Graal had never been a normal man. He knew he was special; he was the Wise Man, the Divine Sage, the Seer. He had the knowledge and talent to commune with the gods. This ability gave him status and respect, but more so it gave him purpose. He was responsible for his people.

When the winds blew from the north and the Hruskans marched into their lands seeking their own sort of glory, Graal had offered his son to the Blood God and in return he was gifted with the ability to place, with the touch of hand, the undying fire of war into the hearts of the men of the village. The sacrifice had been difficult but proper; his son’s blood to save the lives of many. The Hruskans came for everything and got everything they deserved.

In the fifth season of the long cold, when the line of man was found to be weak and many mother lost their child to the bite of Lady Winter, he had made his pact with Lady Passion, the mistress of fertility. He flayed himself until nothing remained of his manhood; Lady Passion took pleasure in display and did not fail in her part of the bargain. When the ice thawed, the bellies of many a woman were filled with strong boys, heroes and warriors yet to be.

So when the gods shed a single tear of fire that fell to the east, he was not surprised that the elders had sought his guidance. However, no matter which incantation he recited, not even the Master of Fate answered his calling; he was left like a blind man in the wilderness. Being unfamiliar with failure and concerned with what this might mean he simply counselled the elders to send a score of warriors to investigate, with spear in hand and their hunting dogs at their feet. 

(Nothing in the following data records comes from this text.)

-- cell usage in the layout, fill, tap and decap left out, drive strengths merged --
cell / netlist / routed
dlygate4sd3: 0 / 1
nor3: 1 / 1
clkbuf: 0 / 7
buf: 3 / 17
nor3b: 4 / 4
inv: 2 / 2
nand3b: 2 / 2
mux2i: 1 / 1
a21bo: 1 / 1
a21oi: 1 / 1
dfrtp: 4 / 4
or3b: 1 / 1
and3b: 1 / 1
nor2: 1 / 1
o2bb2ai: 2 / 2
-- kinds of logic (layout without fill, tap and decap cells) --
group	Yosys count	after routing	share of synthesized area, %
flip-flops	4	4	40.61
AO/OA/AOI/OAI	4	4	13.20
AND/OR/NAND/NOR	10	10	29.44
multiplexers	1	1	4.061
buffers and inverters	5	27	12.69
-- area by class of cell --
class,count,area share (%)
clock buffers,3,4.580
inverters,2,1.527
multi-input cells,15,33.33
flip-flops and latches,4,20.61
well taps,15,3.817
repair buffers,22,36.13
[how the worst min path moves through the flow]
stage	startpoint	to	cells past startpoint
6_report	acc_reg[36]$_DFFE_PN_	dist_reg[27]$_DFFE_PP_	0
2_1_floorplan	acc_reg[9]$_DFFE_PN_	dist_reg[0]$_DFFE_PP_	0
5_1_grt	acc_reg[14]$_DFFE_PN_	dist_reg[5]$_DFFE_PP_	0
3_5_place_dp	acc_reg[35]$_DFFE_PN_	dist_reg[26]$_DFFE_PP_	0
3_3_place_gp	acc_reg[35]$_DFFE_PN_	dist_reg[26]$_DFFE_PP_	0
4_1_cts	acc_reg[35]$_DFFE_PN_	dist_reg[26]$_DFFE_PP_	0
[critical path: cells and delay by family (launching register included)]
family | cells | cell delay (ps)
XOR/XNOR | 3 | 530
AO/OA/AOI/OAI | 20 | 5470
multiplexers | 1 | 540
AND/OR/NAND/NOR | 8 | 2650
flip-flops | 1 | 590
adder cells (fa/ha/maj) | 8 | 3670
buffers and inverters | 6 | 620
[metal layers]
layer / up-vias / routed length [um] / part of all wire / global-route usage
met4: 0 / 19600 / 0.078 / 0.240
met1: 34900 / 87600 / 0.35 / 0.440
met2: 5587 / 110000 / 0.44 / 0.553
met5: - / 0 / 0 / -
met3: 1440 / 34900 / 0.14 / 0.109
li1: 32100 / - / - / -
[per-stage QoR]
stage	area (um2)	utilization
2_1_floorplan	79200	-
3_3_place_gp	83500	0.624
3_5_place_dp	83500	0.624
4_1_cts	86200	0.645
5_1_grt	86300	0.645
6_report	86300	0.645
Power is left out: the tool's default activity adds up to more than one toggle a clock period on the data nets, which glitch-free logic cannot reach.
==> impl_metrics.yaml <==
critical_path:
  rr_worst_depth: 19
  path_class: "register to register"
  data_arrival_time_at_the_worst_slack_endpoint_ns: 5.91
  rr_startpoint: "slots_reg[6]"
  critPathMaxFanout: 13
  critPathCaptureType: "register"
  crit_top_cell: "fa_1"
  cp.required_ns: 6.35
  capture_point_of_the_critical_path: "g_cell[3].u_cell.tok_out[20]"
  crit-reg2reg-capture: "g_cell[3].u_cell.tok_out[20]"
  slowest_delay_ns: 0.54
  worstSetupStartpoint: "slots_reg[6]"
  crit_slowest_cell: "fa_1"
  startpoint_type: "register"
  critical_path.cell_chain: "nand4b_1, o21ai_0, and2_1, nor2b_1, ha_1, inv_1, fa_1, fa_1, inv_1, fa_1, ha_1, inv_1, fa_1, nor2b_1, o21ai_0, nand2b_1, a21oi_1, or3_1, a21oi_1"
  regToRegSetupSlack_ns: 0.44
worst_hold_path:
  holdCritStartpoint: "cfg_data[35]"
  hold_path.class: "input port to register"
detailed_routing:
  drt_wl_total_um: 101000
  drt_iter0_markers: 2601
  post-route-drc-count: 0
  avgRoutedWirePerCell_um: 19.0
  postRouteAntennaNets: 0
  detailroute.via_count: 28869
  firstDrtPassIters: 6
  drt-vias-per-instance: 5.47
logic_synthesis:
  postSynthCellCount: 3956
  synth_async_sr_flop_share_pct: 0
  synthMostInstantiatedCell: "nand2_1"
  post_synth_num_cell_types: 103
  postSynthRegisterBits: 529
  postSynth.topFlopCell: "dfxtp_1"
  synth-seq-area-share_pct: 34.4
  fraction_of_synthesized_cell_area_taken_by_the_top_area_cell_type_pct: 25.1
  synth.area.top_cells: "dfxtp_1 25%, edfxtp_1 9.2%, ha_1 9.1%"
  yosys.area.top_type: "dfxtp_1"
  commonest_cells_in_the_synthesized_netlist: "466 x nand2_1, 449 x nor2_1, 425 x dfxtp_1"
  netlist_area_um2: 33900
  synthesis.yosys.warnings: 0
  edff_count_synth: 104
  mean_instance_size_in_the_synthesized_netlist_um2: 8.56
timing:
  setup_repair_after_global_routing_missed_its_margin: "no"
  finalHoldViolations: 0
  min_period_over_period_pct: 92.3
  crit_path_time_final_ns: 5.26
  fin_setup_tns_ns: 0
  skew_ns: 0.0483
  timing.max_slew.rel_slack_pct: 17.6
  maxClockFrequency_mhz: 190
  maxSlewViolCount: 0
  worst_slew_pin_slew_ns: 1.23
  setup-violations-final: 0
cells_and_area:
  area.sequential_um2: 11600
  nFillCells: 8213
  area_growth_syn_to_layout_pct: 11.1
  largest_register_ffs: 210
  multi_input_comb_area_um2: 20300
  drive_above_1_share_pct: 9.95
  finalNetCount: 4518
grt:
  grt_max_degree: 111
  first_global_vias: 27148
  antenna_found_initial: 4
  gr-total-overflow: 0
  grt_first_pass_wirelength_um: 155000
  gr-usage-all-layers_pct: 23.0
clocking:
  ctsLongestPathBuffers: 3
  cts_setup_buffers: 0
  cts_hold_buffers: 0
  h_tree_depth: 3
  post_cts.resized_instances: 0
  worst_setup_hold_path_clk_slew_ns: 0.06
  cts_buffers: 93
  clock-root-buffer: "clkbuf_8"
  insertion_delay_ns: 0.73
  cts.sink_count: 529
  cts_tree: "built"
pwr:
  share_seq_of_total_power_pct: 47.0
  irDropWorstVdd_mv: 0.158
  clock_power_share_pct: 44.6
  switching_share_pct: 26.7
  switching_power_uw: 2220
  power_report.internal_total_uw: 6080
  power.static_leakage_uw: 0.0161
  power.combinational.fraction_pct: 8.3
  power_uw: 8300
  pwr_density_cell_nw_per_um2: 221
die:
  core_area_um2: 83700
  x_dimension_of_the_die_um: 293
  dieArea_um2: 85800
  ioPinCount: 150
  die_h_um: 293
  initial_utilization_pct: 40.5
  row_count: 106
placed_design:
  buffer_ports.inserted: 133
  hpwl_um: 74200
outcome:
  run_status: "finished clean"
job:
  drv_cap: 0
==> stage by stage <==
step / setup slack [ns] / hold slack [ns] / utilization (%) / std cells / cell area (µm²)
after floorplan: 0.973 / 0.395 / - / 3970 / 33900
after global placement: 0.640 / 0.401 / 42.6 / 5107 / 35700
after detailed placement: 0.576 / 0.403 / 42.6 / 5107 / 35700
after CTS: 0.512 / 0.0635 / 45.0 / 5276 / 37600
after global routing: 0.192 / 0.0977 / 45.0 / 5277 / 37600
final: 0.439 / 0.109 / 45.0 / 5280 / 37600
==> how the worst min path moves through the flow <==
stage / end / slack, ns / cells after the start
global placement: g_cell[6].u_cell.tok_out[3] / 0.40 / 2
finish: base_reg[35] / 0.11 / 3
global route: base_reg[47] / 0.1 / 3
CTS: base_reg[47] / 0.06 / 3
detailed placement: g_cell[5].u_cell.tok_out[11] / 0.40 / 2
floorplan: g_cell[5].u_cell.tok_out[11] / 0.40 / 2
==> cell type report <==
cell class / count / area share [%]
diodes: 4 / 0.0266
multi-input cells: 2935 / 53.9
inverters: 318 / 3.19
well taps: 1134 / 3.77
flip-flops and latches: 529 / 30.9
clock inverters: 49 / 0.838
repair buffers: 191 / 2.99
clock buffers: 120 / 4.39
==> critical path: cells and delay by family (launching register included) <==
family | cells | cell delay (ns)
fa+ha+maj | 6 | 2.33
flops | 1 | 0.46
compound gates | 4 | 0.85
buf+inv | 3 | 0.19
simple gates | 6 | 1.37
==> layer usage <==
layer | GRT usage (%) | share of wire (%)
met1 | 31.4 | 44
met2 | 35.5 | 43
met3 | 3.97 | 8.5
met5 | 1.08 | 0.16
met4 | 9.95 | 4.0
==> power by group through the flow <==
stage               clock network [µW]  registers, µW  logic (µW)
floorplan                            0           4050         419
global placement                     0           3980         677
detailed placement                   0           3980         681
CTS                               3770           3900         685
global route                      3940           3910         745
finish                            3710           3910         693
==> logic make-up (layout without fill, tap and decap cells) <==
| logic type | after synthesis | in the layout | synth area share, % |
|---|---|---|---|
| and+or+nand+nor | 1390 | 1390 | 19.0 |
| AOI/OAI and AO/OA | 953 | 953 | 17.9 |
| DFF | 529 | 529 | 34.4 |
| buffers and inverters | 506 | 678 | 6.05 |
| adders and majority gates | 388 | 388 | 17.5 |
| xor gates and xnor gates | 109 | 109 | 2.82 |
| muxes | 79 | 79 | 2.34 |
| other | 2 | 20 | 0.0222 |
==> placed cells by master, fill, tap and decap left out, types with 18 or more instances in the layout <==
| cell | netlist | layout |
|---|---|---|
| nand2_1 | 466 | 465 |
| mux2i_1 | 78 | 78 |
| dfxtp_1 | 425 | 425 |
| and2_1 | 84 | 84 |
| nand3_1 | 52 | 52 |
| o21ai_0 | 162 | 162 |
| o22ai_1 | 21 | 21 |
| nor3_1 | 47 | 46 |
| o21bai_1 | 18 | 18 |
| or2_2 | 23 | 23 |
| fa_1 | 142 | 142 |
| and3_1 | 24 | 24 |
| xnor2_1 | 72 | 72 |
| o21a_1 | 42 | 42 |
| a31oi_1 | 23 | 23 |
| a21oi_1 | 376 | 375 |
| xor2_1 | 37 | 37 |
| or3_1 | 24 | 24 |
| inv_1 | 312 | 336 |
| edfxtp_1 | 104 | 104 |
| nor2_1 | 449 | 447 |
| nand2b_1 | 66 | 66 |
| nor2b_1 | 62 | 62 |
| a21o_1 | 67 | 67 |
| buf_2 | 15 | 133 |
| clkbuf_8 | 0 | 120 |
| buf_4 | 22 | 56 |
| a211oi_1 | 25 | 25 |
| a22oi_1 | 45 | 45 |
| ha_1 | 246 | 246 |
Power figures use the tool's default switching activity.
<file path="src/design/slq_pkg.sv">
// ----------------------------------------------------------------------------
// slq_pkg
// shared constants, codes and control types of the sorted list queue
// ----------------------------------------------------------------------------
package slq_pkg;

  localparam int unsigned CAPACITY = 16;
  localparam int unsigned CNT_W    = $clog2(CAPACITY + 1);
  localparam int unsigned DATA_W   = 32;
  localparam int unsigned MODE_W   = 2;
  localparam int unsigned STATUS_W = 2;
  localparam int unsigned COUNT_W  = 5;

  typedef enum logic [MODE_W-1:0] {
    MODE_INSERT = 2'd0,
    MODE_DELETE = 2'd1,
    MODE_POP    = 2'd2,
    MODE_CLEAR  = 2'd3
  } mode_e;

  typedef enum logic [STATUS_W-1:0] {
    ST_OK        = 2'd0,
    ST_FULL      = 2'd1,
    ST_NOT_FOUND = 2'd2,
    ST_EMPTY     = 2'd3
  } status_e;

  // controller to datapath commands
  typedef struct packed {
    logic load;  // capture the request
    logic exec;  // apply the captured request to the store
  } cmd_t;

endpackage

</file>
<file path="src/design/slq_ctrl.sv">
// ----------------------------------------------------------------------------
// slq_ctrl
// request sequencing: accept, execute, deliver the result
// ----------------------------------------------------------------------------
module slq_ctrl (
  input  logic          clk_i,
  input  logic          rst_ni,
  input  logic          in_valid_i,
  output logic          in_ready_o,
  output logic          out_valid_o,
  input  logic          out_ready_i,
  output slq_pkg::cmd_t cmd_o
);

  typedef enum logic [1:0] {
    S_IDLE,
    S_EXEC,
    S_DONE
  } state_e;

  state_e state_q;
  logic   in_ready_q;
  logic   out_valid_q;

  always_ff @(posedge clk_i or negedge rst_ni) begin
    if (!rst_ni) begin
      state_q     <= S_IDLE;
      in_ready_q  <= 1'b0;
      out_valid_q <= 1'b0;
    end else begin
      unique case (state_q)
        S_IDLE: begin
          in_ready_q <= 1'b1;
          if (in_valid_i && in_ready_q) begin
            state_q    <= S_EXEC;
            in_ready_q <= 1'b0;
          end
        end
        S_EXEC: begin
          state_q     <= S_DONE;
          out_valid_q <= 1'b1;
        end
        S_DONE: begin
          if (out_ready_i) begin
            state_q     <= S_IDLE;
            out_valid_q <= 1'b0;
            in_ready_q  <= 1'b1;
          end
        end
        default: begin
          state_q     <= S_IDLE;
          in_ready_q  <= 1'b0;
          out_valid_q <= 1'b0;
        end
      endcase
    end
  end

  assign cmd_o.load  = in_valid_i && in_ready_q && (state_q == S_IDLE);
  assign cmd_o.exec  = (state_q == S_EXEC);
  assign in_ready_o  = in_ready_q;
  assign out_valid_o = out_valid_q;

endmodule

</file>
<file path="src/design/slq_datapath.sv">
// ----------------------------------------------------------------------------
// slq_datapath
// row of compare-and-shift cells holding the sorted entries, plus result regs
// ----------------------------------------------------------------------------
module slq_datapath (
  input  logic                                 clk_i,
  input  logic                                 rst_ni,
  input  slq_pkg::cmd_t                        cmd_i,
  input  logic [slq_pkg::MODE_W-1:0]           mode_i,
  input  logic signed [slq_pkg::DATA_W-1:0]    data_value_i,
  output logic [slq_pkg::STATUS_W-1:0]         status_o,
  output logic signed [slq_pkg::DATA_W-1:0]    removed_value_o,
  output logic [slq_pkg::COUNT_W-1:0]          entry_count_o,
  output logic signed [slq_pkg::DATA_W-1:0]    smallest_value_o
);

  localparam int unsigned Cap = slq_pkg::CAPACITY;

  slq_pkg::mode_e                       mode_q;
  logic signed [slq_pkg::DATA_W-1:0]    value_q;
  logic signed [slq_pkg::DATA_W-1:0]    entries_q [Cap];
  logic signed [slq_pkg::DATA_W-1:0]    entries_d [Cap];
  logic [slq_pkg::CNT_W-1:0]            count_q, count_d;
  slq_pkg::status_e                     status_q, status_d;
  logic signed [slq_pkg::DATA_W-1:0]    removed_q, removed_d;
  logic signed [slq_pkg::DATA_W-1:0]    smallest_q, smallest_d;

  logic [Cap-1:0] occ;   // cell holds a live entry
  logic [Cap-1:0] lt;    // live entry smaller than the operand
  logic [Cap-1:0] hit;   // live entry equal to the operand
  logic           found;
  logic           full;
  logic [31:0]    count_ext;

  always_comb begin
    for (int i = 0; i < Cap; i++) begin
      occ[i] = (slq_pkg::CNT_W'(i) < count_q);
      lt[i]  = occ[i] && (entries_q[i] < value_q);
      hit[i] = occ[i] && (entries_q[i] == value_q);
    end
  end

  assign found = |hit;
  assign full  = (count_q == slq_pkg::CNT_W'(Cap));

  always_comb begin
    entries_d = entries_q;
    count_d   = count_q;
    status_d  = slq_pkg::ST_OK;
    removed_d = '0;
    unique case (mode_q)
      slq_pkg::MODE_INSERT: begin
        if (full) begin
          status_d = slq_pkg::ST_FULL;
        end else begin
          for (int i = 0; i < Cap; i++) begin
            if (!lt[i]) begin
              if (i == 0) begin
                entries_d[i] = value_q;
              end else if (lt[i-1]) begin
                entries_d[i] = value_q;
              end else begin
                entries_d[i] = entries_q[i-1];
              end
            end
          end
          count_d = count_q + 1'b1;
        end
      end
      slq_pkg::MODE_DELETE: begin
        if (!found) begin
          status_d = slq_pkg::ST_NOT_FOUND;
        end else begin
          // equal entries sit in one run starting at the first non-smaller cell
          for (int i = 0; i < Cap - 1; i++) begin
            if (!lt[i]) begin
              entries_d[i] = entries_q[i+1];
            end
          end
          removed_d = value_q;
          count_d   = count_q - 1'b1;
        end
      end
      slq_pkg::MODE_POP: begin
        if (count_q == '0) begin
          status_d = slq_pkg::ST_EMPTY;
        end else begin
          for (int i = 0; i < Cap - 1; i++) begin
            entries_d[i] = entries_q[i+1];
          end
          removed_d = entries_q[0];
          count_d   = count_q - 1'b1;
        end
      end
      slq_pkg::MODE_CLEAR: begin
        count_d = '0;
      end
      default: begin
        count_d = count_q;
      end
    endcase
    smallest_d = (count_d != '0) ? entries_d[0] : '0;
  end

  always_ff @(posedge clk_i or negedge rst_ni) begin
    if (!rst_ni) begin
      count_q <= '0;
    end else if (cmd_i.exec) begin
      count_q <= count_d;
    end
  end

  always_ff @(posedge clk_i) begin
    if (cmd_i.load) begin
      mode_q  <= slq_pkg::mode_e'(mode_i);
      value_q <= data_value_i;
    end
    if (cmd_i.exec) begin
      entries_q  <= entries_d;
      status_q   <= status_d;
      removed_q  <= removed_d;
      smallest_q <= smallest_d;
    end
  end

  assign count_ext        = 32'(count_q);
  assign status_o         = status_q;
  assign removed_value_o  = removed_q;
  assign entry_count_o    = count_ext[slq_pkg::COUNT_W-1:0];
  assign smallest_value_o = smallest_q;

endmodule

</file>
<file path="src/design/sorted_list_queue_top.sv">
// ----------------------------------------------------------------------------
// sorted_list_queue_top
// bounded ascending priority queue of signed 32-bit values
// ----------------------------------------------------------------------------
// each request carries a mode (insert, delete matching value, pop smallest,
// clear) and a value, and yields exactly one result with a status, the value
// taken out (zero if none), the entry count after the request and the
// smallest stored value (zero when empty). entries live in a row of
// compare-and-shift cells, so any request is applied to the whole store in
// its execute step; the result is offered once the controller has passed
// from execute to deliver, waits there for out_ready_i, and the next request
// is taken in the cycle after the result leaves, so a request passes through
// three steps (accept, execute, deliver). the time a request takes is set by
// the controller sequence, not by the store size. a new value is placed
// ahead of any equal stored values; no clearing pass is needed after reset
// since only entries below the count are read
// ----------------------------------------------------------------------------
module sorted_list_queue_top (
  input  logic                                 clk_i,
  input  logic                                 rst_ni,
  // request channel
  input  logic                                 in_valid_i,
  output logic                                 in_ready_o,
  input  logic [slq_pkg::MODE_W-1:0]           mode_i,
  input  logic signed [slq_pkg::DATA_W-1:0]    data_value_i,
  // result channel
  output logic                                 out_valid_o,
  input  logic                                 out_ready_i,
  output logic [slq_pkg::STATUS_W-1:0]         status_o,
  output logic signed [slq_pkg::DATA_W-1:0]    removed_value_o,
  output logic [slq_pkg::COUNT_W-1:0]          entry_count_o,
  output logic signed [slq_pkg::DATA_W-1:0]    smallest_value_o
);

  slq_pkg::cmd_t cmd;

  // sequencer: holds handshakes and tells the datapath when to capture/apply
  slq_ctrl u_ctrl (
    .clk_i       (clk_i),
    .rst_ni      (rst_ni),
    .in_valid_i  (in_valid_i),
    .in_ready_o  (in_ready_o),
    .out_valid_o (out_valid_o),
    .out_ready_i (out_ready_i),
    .cmd_o       (cmd)
  );

  // sorted store and registered result fields
  slq_datapath u_datapath (
    .clk_i            (clk_i),
    .rst_ni           (rst_ni),
    .cmd_i            (cmd),
    .mode_i           (mode_i),
    .data_value_i     (data_value_i),
    .status_o         (status_o),
    .removed_value_o  (removed_value_o),
    .entry_count_o    (entry_count_o),
    .smallest_value_o (smallest_value_o)
  );

endmodule
</file>
`src/hw/rtl/nwb_pkg.sv`:
```
// nwb_pkg: shared constants, codes and types of the normalized window blur.
// No dependencies; compiled first.
`default_nettype none
package nwb_pkg;
	localparam int DEF_MAX_WIDTH  = 1024;
	localparam int DEF_MAX_WINDOW = 5;
	localparam int HEIGHT_LIMIT   = 4096;
	localparam int CHANNELS       = 3;

	localparam int OP_W    = 2;
	localparam int WIDX_W  = 5;
	localparam int PIX_W   = 8;
	localparam int COL_W   = 10;
	localparam int ROW_W   = 12;
	localparam int CFG_W   = 13;
	localparam int CFGI_W  = 2;

	// sized for a window of up to 9x9
	localparam int ACC_W   = 23;
	localparam int WSUM_W  = 15;
	localparam int QUO_W   = 8;

	localparam logic [OP_W-1:0] OP_LOAD  = 2'd0;
	localparam logic [OP_W-1:0] OP_PIXEL = 2'd1;
	localparam logic [OP_W-1:0] OP_DRAIN = 2'd2;
	localparam logic [OP_W-1:0] OP_NOP   = 2'd3;

	localparam logic [CFGI_W-1:0] REG_WIDTH    = 2'd0;
	localparam logic [CFGI_W-1:0] REG_HEIGHT   = 2'd1;
	localparam logic [CFGI_W-1:0] REG_WINDOW   = 2'd2;
	localparam logic [CFGI_W-1:0] REG_CHANNELS = 2'd3;

	typedef struct packed {
		logic              start;
		logic [ACC_W-1:0]  dividend;
		logic [WSUM_W-1:0] divisor;
	} div_req_t;

	typedef struct packed {
		logic             busy;
		logic             done;
		logic [QUO_W-1:0] quotient;
	} div_rsp_t;
endpackage
`default_nettype wire

```
`src/hw/rtl/nwb_divider.sv`:
```
// nwb_divider: restoring divider, one quotient bit per cycle, 8-bit quotient.
// Depends on nwb_pkg (div_req_t, div_rsp_t).
`default_nettype none
module nwb_divider (
	input  wire logic              clk,
	input  wire logic              arst_n,
	input  wire nwb_pkg::div_req_t req,
	output nwb_pkg::div_rsp_t      rsp
);
	localparam int AW = nwb_pkg::ACC_W;
	localparam int QW = nwb_pkg::QUO_W;

	logic              busy_q;
	logic              done_q;
	logic [2:0]        cnt_q;
	logic [AW-1:0]     rem_q;
	logic [AW-1:0]     den_q;
	logic [QW-1:0]     quo_q;
	logic              fits;

	assign fits = rem_q >= den_q;

	always_ff @(posedge clk or negedge arst_n) begin
		if (!arst_n) begin
			busy_q <= 1'b0;
			done_q <= 1'b0;
			cnt_q  <= '0;
		end else if (req.start) begin
			busy_q <= 1'b1;
			done_q <= 1'b0;
			cnt_q  <= 3'(QW - 1);
		end else if (busy_q) begin
			cnt_q <= cnt_q - 3'd1;
			if (cnt_q == 3'd0) begin
				busy_q <= 1'b0;
				done_q <= 1'b1;
			end
		end else begin
			done_q <= 1'b0;
		end
	end

	always_ff @(posedge clk) begin
		if (req.start) begin
			rem_q <= req.dividend;
			den_q <= AW'(req.divisor) << (QW - 1);
			quo_q <= '0;
		end else if (busy_q) begin
			if (fits) begin
				rem_q <= rem_q - den_q;
			end
			quo_q <= {quo_q[QW-2:0], fits};
			den_q <= den_q >> 1;
		end
	end

	assign rsp.busy     = busy_q;
	assign rsp.done     = done_q;
	assign rsp.quotient = quo_q;
endmodule
`default_nettype wire

```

Three days later the dogs returned, alone. Compelled by honesty and faith that they were fair, good and grateful for past deeds, Graal spoke to the elders and admitted that the gods had gone away. Graal regretted his truthfulness almost immediately; he felt their accusing eyes touch upon him and their silence spoke many words; he did not require his preternatural gift to sense their doubt.

In the following days, as his impotency became common knowledge, he was spat on in the street and villagers shouted vile curses at him as he came by. He was driven away from the centre of the village to live on the outskirts, but it did not stop there. He received nightly visitations resulting in beatings that revealed how far he had fallen in the eyes of his fellow men. Some told him that he was a liar, a charlatan that had never had anything true to offer the village, others blamed him for the deaths of their sons and fathers, others still said that he withheld his knowledge to punish the elders for some disagreement. The truth was worse; the gods to which he had sacrificed his body and blood has cruelly betrayed him.

As the days went on Graal heard that further men were sent to the east with none returning. It was not long before the elders returned with their desperate pleas. ‘Go to the east to appease the gods’, they said.

_Each step he took from the green lands of home to the deserts of the east was a step closer to collapse. He had taken this journey naked of possession, save his light white robe, but a weight lay on him, slowing his every step. The chance of redemption was the only thing that kept him going.

As night fell Seer Graal felt the gaze of a malevolent monster on him despite every direction revealing only a barren waste. The hair on his arms prickled up, detecting what he could not see and when he tried to block it out and take a moment’s sleep he dreamed of a beast of metal that enveloped him in its claws and ripped him back to the world.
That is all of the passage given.